-- What is expected --
Starting at the line that contains "finish | 3140 | 0.438" and ending at the line that contains "group,count (synthesis),count (layout),share", the lines below are to be given again exactly, with nothing added.
----- Dataset content
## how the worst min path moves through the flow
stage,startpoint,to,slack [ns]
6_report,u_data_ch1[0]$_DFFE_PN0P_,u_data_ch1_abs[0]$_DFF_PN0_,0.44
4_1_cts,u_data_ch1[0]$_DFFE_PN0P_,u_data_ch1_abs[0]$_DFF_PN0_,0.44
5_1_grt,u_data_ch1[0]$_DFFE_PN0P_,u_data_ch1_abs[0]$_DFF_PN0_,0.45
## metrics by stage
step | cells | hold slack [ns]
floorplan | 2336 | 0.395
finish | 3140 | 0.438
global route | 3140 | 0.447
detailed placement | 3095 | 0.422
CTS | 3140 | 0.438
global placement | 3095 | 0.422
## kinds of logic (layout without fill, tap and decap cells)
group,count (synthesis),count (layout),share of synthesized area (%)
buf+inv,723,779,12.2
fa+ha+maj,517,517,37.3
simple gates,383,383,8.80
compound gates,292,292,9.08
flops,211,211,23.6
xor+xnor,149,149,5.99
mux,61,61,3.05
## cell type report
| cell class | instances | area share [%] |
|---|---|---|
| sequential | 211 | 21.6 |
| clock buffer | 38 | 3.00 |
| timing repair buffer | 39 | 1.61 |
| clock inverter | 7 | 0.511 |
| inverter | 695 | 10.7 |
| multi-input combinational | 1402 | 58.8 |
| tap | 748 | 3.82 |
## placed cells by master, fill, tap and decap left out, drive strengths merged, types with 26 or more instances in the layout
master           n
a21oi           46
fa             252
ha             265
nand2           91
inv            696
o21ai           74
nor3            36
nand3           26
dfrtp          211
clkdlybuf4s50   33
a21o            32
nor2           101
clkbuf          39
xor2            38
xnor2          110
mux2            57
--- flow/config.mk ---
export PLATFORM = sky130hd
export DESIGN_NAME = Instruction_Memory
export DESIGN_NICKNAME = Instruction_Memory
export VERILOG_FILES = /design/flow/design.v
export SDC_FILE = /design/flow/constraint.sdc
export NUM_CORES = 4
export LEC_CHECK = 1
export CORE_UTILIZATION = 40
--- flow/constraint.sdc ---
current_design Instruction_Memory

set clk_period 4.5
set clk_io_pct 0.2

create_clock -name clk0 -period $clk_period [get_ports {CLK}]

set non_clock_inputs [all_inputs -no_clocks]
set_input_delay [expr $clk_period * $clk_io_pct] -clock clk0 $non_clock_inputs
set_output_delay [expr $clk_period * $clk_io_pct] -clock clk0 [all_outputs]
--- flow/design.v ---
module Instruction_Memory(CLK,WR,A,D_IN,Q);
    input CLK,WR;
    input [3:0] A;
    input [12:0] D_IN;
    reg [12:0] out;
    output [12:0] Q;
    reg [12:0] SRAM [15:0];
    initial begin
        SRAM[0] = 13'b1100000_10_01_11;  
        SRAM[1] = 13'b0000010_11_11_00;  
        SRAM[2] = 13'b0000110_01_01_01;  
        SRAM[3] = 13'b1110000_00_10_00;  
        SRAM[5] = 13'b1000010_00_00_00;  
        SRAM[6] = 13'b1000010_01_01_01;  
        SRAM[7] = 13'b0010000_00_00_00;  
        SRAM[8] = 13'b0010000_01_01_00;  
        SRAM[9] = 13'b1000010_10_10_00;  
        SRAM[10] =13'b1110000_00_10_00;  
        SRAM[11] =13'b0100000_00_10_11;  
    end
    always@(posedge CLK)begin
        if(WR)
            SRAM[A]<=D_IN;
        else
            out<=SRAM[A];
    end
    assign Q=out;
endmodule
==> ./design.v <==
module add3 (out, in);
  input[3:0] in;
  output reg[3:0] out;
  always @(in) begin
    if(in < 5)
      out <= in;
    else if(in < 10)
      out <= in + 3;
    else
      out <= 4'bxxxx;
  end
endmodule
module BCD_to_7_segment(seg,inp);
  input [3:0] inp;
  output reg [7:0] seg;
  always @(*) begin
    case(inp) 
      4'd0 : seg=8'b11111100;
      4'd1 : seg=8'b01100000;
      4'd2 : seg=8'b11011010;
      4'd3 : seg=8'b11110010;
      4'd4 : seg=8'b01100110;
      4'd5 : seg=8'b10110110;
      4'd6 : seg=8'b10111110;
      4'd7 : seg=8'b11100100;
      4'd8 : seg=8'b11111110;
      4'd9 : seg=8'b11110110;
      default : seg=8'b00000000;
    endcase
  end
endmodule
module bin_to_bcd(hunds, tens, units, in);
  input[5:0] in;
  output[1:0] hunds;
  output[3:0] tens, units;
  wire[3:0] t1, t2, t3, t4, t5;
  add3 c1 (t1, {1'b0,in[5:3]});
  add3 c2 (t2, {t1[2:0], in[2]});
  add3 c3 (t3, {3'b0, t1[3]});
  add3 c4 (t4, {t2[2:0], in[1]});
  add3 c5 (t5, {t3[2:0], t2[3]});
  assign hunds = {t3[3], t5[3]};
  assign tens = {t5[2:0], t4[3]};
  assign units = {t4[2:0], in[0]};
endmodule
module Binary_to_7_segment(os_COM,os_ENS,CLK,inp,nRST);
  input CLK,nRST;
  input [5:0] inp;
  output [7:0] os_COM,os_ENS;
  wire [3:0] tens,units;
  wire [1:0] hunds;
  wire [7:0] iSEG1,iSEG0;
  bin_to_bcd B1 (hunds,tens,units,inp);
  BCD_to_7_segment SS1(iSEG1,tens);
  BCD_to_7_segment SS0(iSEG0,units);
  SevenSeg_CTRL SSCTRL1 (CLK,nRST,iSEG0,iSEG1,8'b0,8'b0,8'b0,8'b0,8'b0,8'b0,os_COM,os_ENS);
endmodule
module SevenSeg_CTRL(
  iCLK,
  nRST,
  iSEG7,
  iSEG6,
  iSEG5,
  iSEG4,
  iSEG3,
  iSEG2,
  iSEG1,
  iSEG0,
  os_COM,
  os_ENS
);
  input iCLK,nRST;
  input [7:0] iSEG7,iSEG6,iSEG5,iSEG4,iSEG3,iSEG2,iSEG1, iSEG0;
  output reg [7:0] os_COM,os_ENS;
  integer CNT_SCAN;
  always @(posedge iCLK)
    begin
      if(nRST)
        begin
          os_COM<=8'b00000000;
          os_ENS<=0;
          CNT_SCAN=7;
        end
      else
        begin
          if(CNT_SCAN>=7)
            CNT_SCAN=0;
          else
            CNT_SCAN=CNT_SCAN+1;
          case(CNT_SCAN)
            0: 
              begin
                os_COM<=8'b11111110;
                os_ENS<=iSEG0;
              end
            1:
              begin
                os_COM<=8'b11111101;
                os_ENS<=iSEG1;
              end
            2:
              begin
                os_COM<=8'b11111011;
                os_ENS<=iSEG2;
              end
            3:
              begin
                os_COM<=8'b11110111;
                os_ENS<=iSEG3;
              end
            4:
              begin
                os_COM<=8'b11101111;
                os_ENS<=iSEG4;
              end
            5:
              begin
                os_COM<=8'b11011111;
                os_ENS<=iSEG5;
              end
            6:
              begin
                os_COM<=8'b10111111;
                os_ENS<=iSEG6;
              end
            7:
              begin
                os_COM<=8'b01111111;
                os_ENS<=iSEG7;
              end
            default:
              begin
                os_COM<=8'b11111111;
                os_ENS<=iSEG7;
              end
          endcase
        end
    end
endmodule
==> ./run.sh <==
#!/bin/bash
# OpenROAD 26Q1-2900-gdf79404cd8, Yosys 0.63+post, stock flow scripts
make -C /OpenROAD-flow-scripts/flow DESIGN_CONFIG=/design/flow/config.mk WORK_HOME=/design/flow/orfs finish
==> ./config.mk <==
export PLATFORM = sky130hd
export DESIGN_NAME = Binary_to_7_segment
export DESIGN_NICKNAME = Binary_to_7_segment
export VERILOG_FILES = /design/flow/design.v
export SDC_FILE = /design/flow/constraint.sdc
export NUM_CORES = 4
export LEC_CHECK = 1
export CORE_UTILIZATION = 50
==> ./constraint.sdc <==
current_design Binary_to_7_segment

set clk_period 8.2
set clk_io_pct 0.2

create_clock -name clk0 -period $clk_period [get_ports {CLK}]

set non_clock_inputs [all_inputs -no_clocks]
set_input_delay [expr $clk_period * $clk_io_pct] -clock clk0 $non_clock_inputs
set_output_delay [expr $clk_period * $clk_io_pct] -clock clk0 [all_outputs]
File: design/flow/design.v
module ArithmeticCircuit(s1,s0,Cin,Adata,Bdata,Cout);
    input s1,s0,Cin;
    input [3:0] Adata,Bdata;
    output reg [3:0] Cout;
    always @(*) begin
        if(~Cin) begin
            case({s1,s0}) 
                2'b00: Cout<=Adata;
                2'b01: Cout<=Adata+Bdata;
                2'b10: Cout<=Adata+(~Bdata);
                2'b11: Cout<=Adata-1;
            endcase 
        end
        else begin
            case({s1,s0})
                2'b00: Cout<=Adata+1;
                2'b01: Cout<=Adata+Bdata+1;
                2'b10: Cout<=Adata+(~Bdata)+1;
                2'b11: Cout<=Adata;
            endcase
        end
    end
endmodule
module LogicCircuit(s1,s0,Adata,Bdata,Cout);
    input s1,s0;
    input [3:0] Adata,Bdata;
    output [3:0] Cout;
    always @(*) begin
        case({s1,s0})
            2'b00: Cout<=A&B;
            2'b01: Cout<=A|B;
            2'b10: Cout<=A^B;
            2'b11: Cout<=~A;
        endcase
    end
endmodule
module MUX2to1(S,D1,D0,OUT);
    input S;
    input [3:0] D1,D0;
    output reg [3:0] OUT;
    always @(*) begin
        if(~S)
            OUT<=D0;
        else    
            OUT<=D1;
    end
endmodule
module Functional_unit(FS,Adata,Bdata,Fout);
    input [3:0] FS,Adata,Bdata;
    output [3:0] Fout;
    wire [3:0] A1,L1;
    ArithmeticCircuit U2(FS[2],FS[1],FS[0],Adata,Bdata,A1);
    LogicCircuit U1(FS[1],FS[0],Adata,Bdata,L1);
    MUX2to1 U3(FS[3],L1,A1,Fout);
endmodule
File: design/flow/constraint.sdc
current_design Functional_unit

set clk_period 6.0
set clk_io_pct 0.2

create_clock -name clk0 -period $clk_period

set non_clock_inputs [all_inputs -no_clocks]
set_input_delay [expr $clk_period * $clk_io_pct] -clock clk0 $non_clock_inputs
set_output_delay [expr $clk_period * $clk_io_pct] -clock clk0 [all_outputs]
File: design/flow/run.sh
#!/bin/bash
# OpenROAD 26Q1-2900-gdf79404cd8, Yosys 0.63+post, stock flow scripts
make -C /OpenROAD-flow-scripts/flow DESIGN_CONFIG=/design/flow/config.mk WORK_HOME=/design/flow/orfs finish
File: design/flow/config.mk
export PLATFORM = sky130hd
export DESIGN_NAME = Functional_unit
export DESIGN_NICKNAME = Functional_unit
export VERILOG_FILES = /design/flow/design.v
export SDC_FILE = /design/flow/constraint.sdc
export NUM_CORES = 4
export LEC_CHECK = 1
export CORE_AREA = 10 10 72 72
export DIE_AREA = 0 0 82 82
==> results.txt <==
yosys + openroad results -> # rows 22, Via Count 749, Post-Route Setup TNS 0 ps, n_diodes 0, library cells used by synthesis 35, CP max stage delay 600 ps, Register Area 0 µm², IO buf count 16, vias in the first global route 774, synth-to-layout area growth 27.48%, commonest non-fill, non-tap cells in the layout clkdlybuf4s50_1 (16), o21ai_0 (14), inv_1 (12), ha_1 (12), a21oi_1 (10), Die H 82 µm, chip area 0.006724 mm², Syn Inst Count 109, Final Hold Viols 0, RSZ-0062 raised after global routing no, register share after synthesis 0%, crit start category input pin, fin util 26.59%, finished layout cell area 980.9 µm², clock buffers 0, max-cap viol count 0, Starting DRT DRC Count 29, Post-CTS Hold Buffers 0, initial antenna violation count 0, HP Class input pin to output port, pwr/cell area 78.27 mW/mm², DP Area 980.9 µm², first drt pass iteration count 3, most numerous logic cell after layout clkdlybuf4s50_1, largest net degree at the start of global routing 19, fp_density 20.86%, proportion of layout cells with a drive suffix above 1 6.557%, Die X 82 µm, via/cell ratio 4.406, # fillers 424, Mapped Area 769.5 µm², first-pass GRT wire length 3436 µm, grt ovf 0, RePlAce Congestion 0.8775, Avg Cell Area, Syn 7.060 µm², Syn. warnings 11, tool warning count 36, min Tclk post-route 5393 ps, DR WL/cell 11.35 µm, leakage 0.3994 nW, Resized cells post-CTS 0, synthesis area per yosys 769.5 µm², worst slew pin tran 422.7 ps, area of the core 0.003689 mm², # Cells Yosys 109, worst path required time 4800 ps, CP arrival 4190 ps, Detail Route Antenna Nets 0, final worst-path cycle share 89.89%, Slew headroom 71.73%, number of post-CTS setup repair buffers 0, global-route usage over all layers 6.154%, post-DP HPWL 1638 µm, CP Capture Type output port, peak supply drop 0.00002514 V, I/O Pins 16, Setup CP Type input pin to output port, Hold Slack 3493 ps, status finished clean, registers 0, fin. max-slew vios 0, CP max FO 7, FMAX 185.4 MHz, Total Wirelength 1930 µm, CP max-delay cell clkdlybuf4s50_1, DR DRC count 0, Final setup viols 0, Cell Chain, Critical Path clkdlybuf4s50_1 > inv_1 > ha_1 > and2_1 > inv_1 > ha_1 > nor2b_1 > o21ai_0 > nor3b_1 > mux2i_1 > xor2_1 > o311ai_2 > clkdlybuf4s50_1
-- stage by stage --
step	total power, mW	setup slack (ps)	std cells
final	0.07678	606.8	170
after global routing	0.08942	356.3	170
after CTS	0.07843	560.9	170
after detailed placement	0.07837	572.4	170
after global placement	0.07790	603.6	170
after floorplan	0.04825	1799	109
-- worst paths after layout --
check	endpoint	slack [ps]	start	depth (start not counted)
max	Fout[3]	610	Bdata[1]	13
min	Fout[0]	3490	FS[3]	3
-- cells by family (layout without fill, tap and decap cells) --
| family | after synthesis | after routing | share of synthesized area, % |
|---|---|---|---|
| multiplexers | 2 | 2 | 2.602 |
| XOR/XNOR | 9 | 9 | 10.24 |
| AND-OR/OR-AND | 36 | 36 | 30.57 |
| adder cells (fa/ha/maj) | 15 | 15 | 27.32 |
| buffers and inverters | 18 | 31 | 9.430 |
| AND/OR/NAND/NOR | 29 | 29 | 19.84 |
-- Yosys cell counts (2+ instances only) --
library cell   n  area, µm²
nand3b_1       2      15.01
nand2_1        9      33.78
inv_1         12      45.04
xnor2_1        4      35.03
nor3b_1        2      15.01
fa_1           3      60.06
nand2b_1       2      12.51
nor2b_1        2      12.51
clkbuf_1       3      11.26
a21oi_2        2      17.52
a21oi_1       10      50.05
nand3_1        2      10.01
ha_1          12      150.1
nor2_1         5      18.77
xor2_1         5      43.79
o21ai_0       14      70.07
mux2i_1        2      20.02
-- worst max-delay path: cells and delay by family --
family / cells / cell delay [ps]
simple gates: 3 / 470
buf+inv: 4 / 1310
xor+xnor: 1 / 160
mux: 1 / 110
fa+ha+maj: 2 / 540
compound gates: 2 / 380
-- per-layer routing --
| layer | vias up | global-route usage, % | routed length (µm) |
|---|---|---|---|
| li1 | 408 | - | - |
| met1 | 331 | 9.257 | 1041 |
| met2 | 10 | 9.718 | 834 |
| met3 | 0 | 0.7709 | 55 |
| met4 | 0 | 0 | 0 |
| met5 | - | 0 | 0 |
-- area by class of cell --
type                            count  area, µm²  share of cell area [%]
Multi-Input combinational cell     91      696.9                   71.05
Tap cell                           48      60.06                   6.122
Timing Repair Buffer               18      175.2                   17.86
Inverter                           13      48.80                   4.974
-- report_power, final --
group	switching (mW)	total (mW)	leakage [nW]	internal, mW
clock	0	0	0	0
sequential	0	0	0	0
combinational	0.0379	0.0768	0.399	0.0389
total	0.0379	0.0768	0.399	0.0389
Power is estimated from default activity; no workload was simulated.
----------
-- Exercise solution --
finish | 3140 | 0.438
global route | 3140 | 0.447
detailed placement | 3095 | 0.422
CTS | 3140 | 0.438
global placement | 3095 | 0.422
## kinds of logic (layout without fill, tap and decap cells)
group,count (synthesis),count (layout),share of synthesized area (%)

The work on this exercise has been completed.